» **Task**: Your answer must hold only the lines below from the line containing "### src/rtl/seg_pkg.sv" through the line containing "localparam logic [7:0] SEG_6 = 8'h41;", each reproduced exactly.

[Data to use Boundary: Start]

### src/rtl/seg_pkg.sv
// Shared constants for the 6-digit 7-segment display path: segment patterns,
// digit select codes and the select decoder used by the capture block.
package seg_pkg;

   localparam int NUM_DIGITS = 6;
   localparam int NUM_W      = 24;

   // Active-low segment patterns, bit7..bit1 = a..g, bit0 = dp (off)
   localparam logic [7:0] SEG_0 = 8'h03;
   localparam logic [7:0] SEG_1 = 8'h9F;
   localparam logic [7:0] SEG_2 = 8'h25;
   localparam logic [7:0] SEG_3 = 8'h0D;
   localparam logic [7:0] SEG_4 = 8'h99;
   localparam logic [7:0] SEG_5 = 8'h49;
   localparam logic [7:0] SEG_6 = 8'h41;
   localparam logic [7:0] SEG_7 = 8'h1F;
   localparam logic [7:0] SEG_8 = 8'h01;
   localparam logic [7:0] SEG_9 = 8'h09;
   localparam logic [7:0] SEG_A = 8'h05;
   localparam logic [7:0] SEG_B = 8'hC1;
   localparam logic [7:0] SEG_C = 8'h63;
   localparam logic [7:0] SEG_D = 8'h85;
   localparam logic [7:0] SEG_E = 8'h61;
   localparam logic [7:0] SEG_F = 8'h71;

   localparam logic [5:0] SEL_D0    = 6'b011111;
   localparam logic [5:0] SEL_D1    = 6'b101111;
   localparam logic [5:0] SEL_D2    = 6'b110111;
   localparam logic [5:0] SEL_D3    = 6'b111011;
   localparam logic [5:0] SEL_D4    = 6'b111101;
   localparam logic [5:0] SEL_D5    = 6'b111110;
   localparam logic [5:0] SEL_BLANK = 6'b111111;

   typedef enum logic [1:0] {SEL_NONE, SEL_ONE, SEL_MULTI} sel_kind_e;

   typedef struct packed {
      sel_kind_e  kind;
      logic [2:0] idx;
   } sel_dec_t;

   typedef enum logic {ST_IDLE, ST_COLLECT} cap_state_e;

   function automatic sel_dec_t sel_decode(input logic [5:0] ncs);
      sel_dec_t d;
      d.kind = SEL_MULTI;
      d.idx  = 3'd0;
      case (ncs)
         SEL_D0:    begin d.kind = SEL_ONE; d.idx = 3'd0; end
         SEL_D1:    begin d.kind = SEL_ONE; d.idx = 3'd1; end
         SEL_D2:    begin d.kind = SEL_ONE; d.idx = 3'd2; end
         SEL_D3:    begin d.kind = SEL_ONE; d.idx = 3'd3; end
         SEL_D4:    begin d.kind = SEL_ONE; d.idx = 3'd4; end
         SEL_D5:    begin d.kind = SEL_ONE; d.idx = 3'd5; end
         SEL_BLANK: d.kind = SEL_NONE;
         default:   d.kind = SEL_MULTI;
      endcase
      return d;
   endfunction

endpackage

[Data to use Boundary: End]
[Data to use Boundary: Start]

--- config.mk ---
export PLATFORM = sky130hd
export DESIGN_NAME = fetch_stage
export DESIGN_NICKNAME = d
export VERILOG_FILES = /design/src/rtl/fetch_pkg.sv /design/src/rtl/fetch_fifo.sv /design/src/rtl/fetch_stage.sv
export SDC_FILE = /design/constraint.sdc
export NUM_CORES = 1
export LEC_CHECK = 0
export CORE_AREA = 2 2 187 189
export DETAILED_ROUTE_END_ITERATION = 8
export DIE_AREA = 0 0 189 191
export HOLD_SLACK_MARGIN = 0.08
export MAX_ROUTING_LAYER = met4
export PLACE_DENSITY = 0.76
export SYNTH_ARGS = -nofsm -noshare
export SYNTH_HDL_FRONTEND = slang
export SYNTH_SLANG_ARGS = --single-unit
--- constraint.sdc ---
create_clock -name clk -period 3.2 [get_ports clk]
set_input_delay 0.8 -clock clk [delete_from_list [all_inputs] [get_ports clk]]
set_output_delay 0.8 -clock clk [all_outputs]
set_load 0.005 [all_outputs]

[Data to use Boundary: End]

» **Task output**:
### src/rtl/seg_pkg.sv
// Shared constants for the 6-digit 7-segment display path: segment patterns,
// digit select codes and the select decoder used by the capture block.
package seg_pkg;

   localparam int NUM_DIGITS = 6;
   localparam int NUM_W      = 24;

   // Active-low segment patterns, bit7..bit1 = a..g, bit0 = dp (off)
   localparam logic [7:0] SEG_0 = 8'h03;
   localparam logic [7:0] SEG_1 = 8'h9F;
   localparam logic [7:0] SEG_2 = 8'h25;
   localparam logic [7:0] SEG_3 = 8'h0D;
   localparam logic [7:0] SEG_4 = 8'h99;
   localparam logic [7:0] SEG_5 = 8'h49;
   localparam logic [7:0] SEG_6 = 8'h41;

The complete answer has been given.